Assigned task:
Give again, word for word, every line in the entries below from the line with "if (step_q == ST_DON) begin" up to and including the line with "assign init_done = done_q;", and no other line.

Input material:

<file path="config.mk">
export PLATFORM = sky130hd
export DESIGN_NAME = lcd_hd44780_ctrl
export DESIGN_NICKNAME = d
export VERILOG_FILES = /design/src/rtl/lcd_pkg.sv /design/src/rtl/lcd_tick_gen.sv /design/src/rtl/lcd_hd44780_ctrl.sv
export SDC_FILE = /design/constraint.sdc
export NUM_CORES = 1
export LEC_CHECK = 0
export ABC_AREA = 1
export BUFFER_PORTS_ARGS = -buffer_cell sky130_fd_sc_hd__buf_2
export CAP_MARGIN = 15
export CORE_ASPECT_RATIO = 0.8
export CORE_UTILIZATION = 54
export DETAILED_ROUTE_END_ITERATION = 10
export HOLD_SLACK_MARGIN = 0.08
export PLACE_DENSITY = 0.76
export SYNTH_ARGS = -nofsm -noshare
export SYNTH_HDL_FRONTEND = slang
export SYNTH_SLANG_ARGS = --single-unit
</file>
<file path="constraint.sdc">
create_clock -name clk -period 2.1 [get_ports clk]
set_input_delay 0.105 -clock clk [delete_from_list [all_inputs] [get_ports clk]]
set_output_delay 0.105 -clock clk [all_outputs]
set_load 0.01 [all_outputs]
</file>
<file path="src/rtl/lcd_pkg.sv">
// Shared definitions for the HD44780 controller: command bytes, FSM states,
// init-step ordering and the DDRAM line-base lookup.
package lcd_pkg;

  localparam logic [7:0] WAKE          = 8'h30;
  localparam logic [7:0] NIB_4BIT      = 8'h20;
  localparam logic [7:0] FUNC_SET_8_2L = 8'h38;
  localparam logic [7:0] FUNC_SET_8_1L = 8'h30;
  localparam logic [7:0] FUNC_SET_4_2L = 8'h28;
  localparam logic [7:0] FUNC_SET_4_1L = 8'h20;
  localparam logic [7:0] DISP_OFF      = 8'h08;
  localparam logic [7:0] CLEAR         = 8'h01;
  localparam logic [7:0] ENTRY_INC     = 8'h06;
  localparam logic [7:0] DISP_ON       = 8'h0C;
  localparam logic [7:0] SET_DDRAM     = 8'h80;
  localparam logic [7:0] NEWLINE       = 8'h0A;

  typedef enum logic [2:0] {
    S_PWRUP,
    S_INIT,
    S_IDLE,
    S_SETUP,
    S_EHIGH,
    S_HOLD,
    S_WAIT
  } lcd_state_e;

  typedef enum logic [3:0] {
    ST_WAKE1,
    ST_WAKE2,
    ST_WAKE3,
    ST_NIB4,
    ST_FUNC,
    ST_DOFF,
    ST_CLEAR,
    ST_ENTRY,
    ST_DON
  } init_step_e;

  // Lines 2 and 3 of a 4-line panel continue lines 0 and 1 in DDRAM.
  function automatic logic [6:0] line_base(input logic [1:0] line, input int cols);
    case (line)
      2'd0:    line_base = 7'h00;
      2'd1:    line_base = 7'h40;
      2'd2:    line_base = 7'(cols);
      default: line_base = 7'(cols + 'h40);
    endcase
  endfunction

endpackage

</file>
<file path="src/rtl/lcd_tick_gen.sv">
// Prescaler: one-clk tick every CLK_DIV clocks, counter restarts at 0 on reset.
module lcd_tick_gen #(
  parameter int CLK_DIV = 1024
) (
  input  logic clk,
  input  logic reset,
  output logic tick
);

  localparam int CW = (CLK_DIV > 1) ? $clog2(CLK_DIV) : 1;

  logic [CW-1:0] cnt_q, cnt_d;

  assign tick = (cnt_q == CW'(CLK_DIV - 1));

  always_comb begin
    cnt_d = cnt_q + CW'(1);
    if (tick) cnt_d = '0;
  end

  always_ff @(posedge clk) begin
    if (reset) cnt_q <= '0;
    else       cnt_q <= cnt_d;
  end

endmodule

</file>
<file path="src/rtl/lcd_hd44780_ctrl.sv">
// HD44780 character-LCD controller: power-up wait, init sequence, character
// writes with cursor tracking / line wrap, newline and clear, 8- or 4-bit bus.
module lcd_hd44780_ctrl
  import lcd_pkg::*;
#(
  parameter int CLK_DIV     = 1024,
  parameter int BUS_4BIT    = 0,
  parameter int LINES       = 2,
  parameter int COLS        = 16,
  parameter int PWRUP_TICKS = 20,
  parameter int CMD_WAIT    = 1,
  parameter int CLR_WAIT    = 40
) (
  input  logic       clk,
  input  logic       reset,
  input  logic       wr_valid,
  input  logic [7:0] wr_char,
  output logic       wr_ready,
  input  logic       clear_req,
  output logic       init_done,
  output logic       busy,
  output logic       lcd_rs,
  output logic       lcd_rw,
  output logic       lcd_e,
  output logic [7:0] lcd_data
);

  localparam logic [7:0] FUNC_SET = (BUS_4BIT != 0)
    ? ((LINES > 1) ? FUNC_SET_4_2L : FUNC_SET_4_1L)
    : ((LINES > 1) ? FUNC_SET_8_2L : FUNC_SET_8_1L);

  lcd_state_e  state_q, state_d;
  init_step_e  step_q, step_d;
  logic [15:0] cnt_q, cnt_d;
  logic [7:0]  byte_q, byte_d;
  logic        rs_q, rs_d;
  logic        nib_hi_q, nib_hi_d;
  logic        single_q, single_d;
  logic        clr_q, clr_d;
  logic        pend_q, pend_d;
  logic [1:0]  line_q, line_d;
  logic [5:0]  col_q, col_d;
  logic        done_q, done_d;

  logic        tick;
  logic [1:0]  line_nx;
  logic [15:0] wait_len;
  logic [3:0]  nib;

  lcd_tick_gen #(.CLK_DIV(CLK_DIV)) u_tick (
    .clk   (clk),
    .reset (reset),
    .tick  (tick)
  );

  function automatic logic [7:0] init_byte(input init_step_e s);
    case (s)
      ST_WAKE1, ST_WAKE2, ST_WAKE3: init_byte = WAKE;
      ST_NIB4:  init_byte = NIB_4BIT;
      ST_FUNC:  init_byte = FUNC_SET;
      ST_DOFF:  init_byte = DISP_OFF;
      ST_CLEAR: init_byte = CLEAR;
      ST_ENTRY: init_byte = ENTRY_INC;
      default:  init_byte = DISP_ON;
    endcase
  endfunction

  function automatic init_step_e next_step(input init_step_e s);
    case (s)
      ST_WAKE1: next_step = ST_WAKE2;
      ST_WAKE2: next_step = ST_WAKE3;
      ST_WAKE3: next_step = (BUS_4BIT != 0) ? ST_NIB4 : ST_FUNC;
      ST_NIB4:  next_step = ST_FUNC;
      ST_FUNC:  next_step = ST_DOFF;
      ST_DOFF:  next_step = ST_CLEAR;
      ST_CLEAR: next_step = ST_ENTRY;
      default:  next_step = ST_DON;
    endcase
  endfunction

  assign line_nx  = (line_q == 2'(LINES - 1)) ? 2'd0 : line_q + 2'd1;
  assign wait_len = clr_q ? 16'(CLR_WAIT) : 16'(CMD_WAIT);
  assign nib      = nib_hi_q ? byte_q[7:4] : byte_q[3:0];

  // Handshake: a request (wr_valid or clear_req) is taken on any clk edge where
  // wr_ready=1; clear_req wins and leaves wr_valid pending. SETUP then runs to
  // the next tick, so ready returns after 3+WAIT tick pulses.
  always_comb begin
    state_d  = state_q;
    step_d   = step_q;
    cnt_d    = cnt_q;
    byte_d   = byte_q;
    rs_d     = rs_q;
    nib_hi_d = nib_hi_q;
    single_d = single_q;
    clr_d    = clr_q;
    pend_d   = pend_q;
    line_d   = line_q;
    col_d    = col_q;
    done_d   = done_q;
    case (state_q)
      S_PWRUP: if (tick) begin
        if (cnt_q >= 16'(PWRUP_TICKS - 1)) begin
          cnt_d   = '0;
          state_d = S_INIT;
        end else begin
          cnt_d = cnt_q + 16'd1;
        end
      end
      S_INIT: if (tick) begin
        byte_d   = init_byte(step_q);
        rs_d     = 1'b0;
        clr_d    = (step_q == ST_CLEAR);
        single_d = (BUS_4BIT != 0) && (step_q == ST_WAKE1 || step_q == ST_WAKE2 ||
                                       step_q == ST_WAKE3 || step_q == ST_NIB4);
        nib_hi_d = 1'b1;
        state_d  = S_SETUP;
      end
      S_IDLE: begin
        if (clear_req) begin
          byte_d   = CLEAR;
          rs_d     = 1'b0;
          clr_d    = 1'b1;
          single_d = 1'b0;
          nib_hi_d = 1'b1;
          pend_d   = 1'b0;
          line_d   = 2'd0;
          col_d    = '0;
          state_d  = S_SETUP;
        end else if (wr_valid) begin
          clr_d    = 1'b0;
          single_d = 1'b0;
          nib_hi_d = 1'b1;
          state_d  = S_SETUP;
          if (wr_char == NEWLINE) begin
            byte_d = SET_DDRAM | {1'b0, line_base(line_nx, COLS)};
            rs_d   = 1'b0;
            pend_d = 1'b0;
            line_d = line_nx;
            col_d  = '0;
          end else begin
            byte_d = wr_char;
            rs_d   = 1'b1;
            if (col_q == 6'(COLS - 1)) begin
              pend_d = 1'b1;
              line_d = line_nx;
              col_d  = '0;
            end else begin
              pend_d = 1'b0;
              col_d  = col_q + 6'd1;
            end
          end
        end
      end
      S_SETUP: if (tick) state_d = S_EHIGH;
      S_EHIGH: if (tick) state_d = S_HOLD;
      S_HOLD: if (tick) begin
        if ((BUS_4BIT != 0) && !single_q && nib_hi_q) begin
          nib_hi_d = 1'b0;
          state_d  = S_SETUP;
        end else begin
          cnt_d   = '0;
          state_d = S_WAIT;
        end
      end
      S_WAIT: if (tick) begin
        if (cnt_q + 16'd1 >= wait_len) begin
          cnt_d = '0;
          if (!done_q) begin
            if (step_q == ST_DON) begin
              done_d  = 1'b1;
              state_d = S_IDLE;
            end else begin
              step_d  = next_step(step_q);
              state_d = S_INIT;
            end
          end else if (pend_q) begin
            byte_d   = SET_DDRAM | {1'b0, line_base(line_q, COLS)};
            rs_d     = 1'b0;
            clr_d    = 1'b0;
            single_d = 1'b0;
            nib_hi_d = 1'b1;
            pend_d   = 1'b0;
            state_d  = S_SETUP;
          end else begin
            state_d = S_IDLE;
          end
        end else begin
          cnt_d = cnt_q + 16'd1;
        end
      end
      default: state_d = S_PWRUP;
    endcase
  end

  always_ff @(posedge clk) begin
    if (reset) begin
      state_q  <= S_PWRUP;
      step_q   <= ST_WAKE1;
      cnt_q    <= '0;
      byte_q   <= '0;
      rs_q     <= 1'b0;
      nib_hi_q <= 1'b1;
      single_q <= 1'b0;
      clr_q    <= 1'b0;
      pend_q   <= 1'b0;
      line_q   <= '0;
      col_q    <= '0;
      done_q   <= 1'b0;
    end else begin
      state_q  <= state_d;
      step_q   <= step_d;
      cnt_q    <= cnt_d;
      byte_q   <= byte_d;
      rs_q     <= rs_d;
      nib_hi_q <= nib_hi_d;
      single_q <= single_d;
      clr_q    <= clr_d;
      pend_q   <= pend_d;
      line_q   <= line_d;
      col_q    <= col_d;
      done_q   <= done_d;
    end
  end

  assign lcd_e     = (state_q == S_EHIGH);
  assign lcd_rs    = rs_q;
  assign lcd_rw    = 1'b0;
  assign lcd_data  = (BUS_4BIT != 0) ? {nib, 4'h0} : byte_q;
  assign wr_ready  = (state_q == S_IDLE);
  assign busy      = ~wr_ready;
  assign init_done = done_q;

endmodule

</file>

Answer area:
            if (step_q == ST_DON) begin
              done_d  = 1'b1;
              state_d = S_IDLE;
            end else begin
              step_d  = next_step(step_q);
              state_d = S_INIT;
            end
          end else if (pend_q) begin
            byte_d   = SET_DDRAM | {1'b0, line_base(line_q, COLS)};
            rs_d     = 1'b0;
            clr_d    = 1'b0;
            single_d = 1'b0;
            nib_hi_d = 1'b1;
            pend_d   = 1'b0;
            state_d  = S_SETUP;
          end else begin
            state_d = S_IDLE;
          end
        end else begin
          cnt_d = cnt_q + 16'd1;
        end
      end
      default: state_d = S_PWRUP;
    endcase
  end

  always_ff @(posedge clk) begin
    if (reset) begin
      state_q  <= S_PWRUP;
      step_q   <= ST_WAKE1;
      cnt_q    <= '0;
      byte_q   <= '0;
      rs_q     <= 1'b0;
      nib_hi_q <= 1'b1;
      single_q <= 1'b0;
      clr_q    <= 1'b0;
      pend_q   <= 1'b0;
      line_q   <= '0;
      col_q    <= '0;
      done_q   <= 1'b0;
    end else begin
      state_q  <= state_d;
      step_q   <= step_d;
      cnt_q    <= cnt_d;
      byte_q   <= byte_d;
      rs_q     <= rs_d;
      nib_hi_q <= nib_hi_d;
      single_q <= single_d;
      clr_q    <= clr_d;
      pend_q   <= pend_d;
      line_q   <= line_d;
      col_q    <= col_d;
      done_q   <= done_d;
    end
  end

  assign lcd_e     = (state_q == S_EHIGH);
  assign lcd_rs    = rs_q;
  assign lcd_rw    = 1'b0;
  assign lcd_data  = (BUS_4BIT != 0) ? {nib, 4'h0} : byte_q;
  assign wr_ready  = (state_q == S_IDLE);
  assign busy      = ~wr_ready;
  assign init_done = done_q;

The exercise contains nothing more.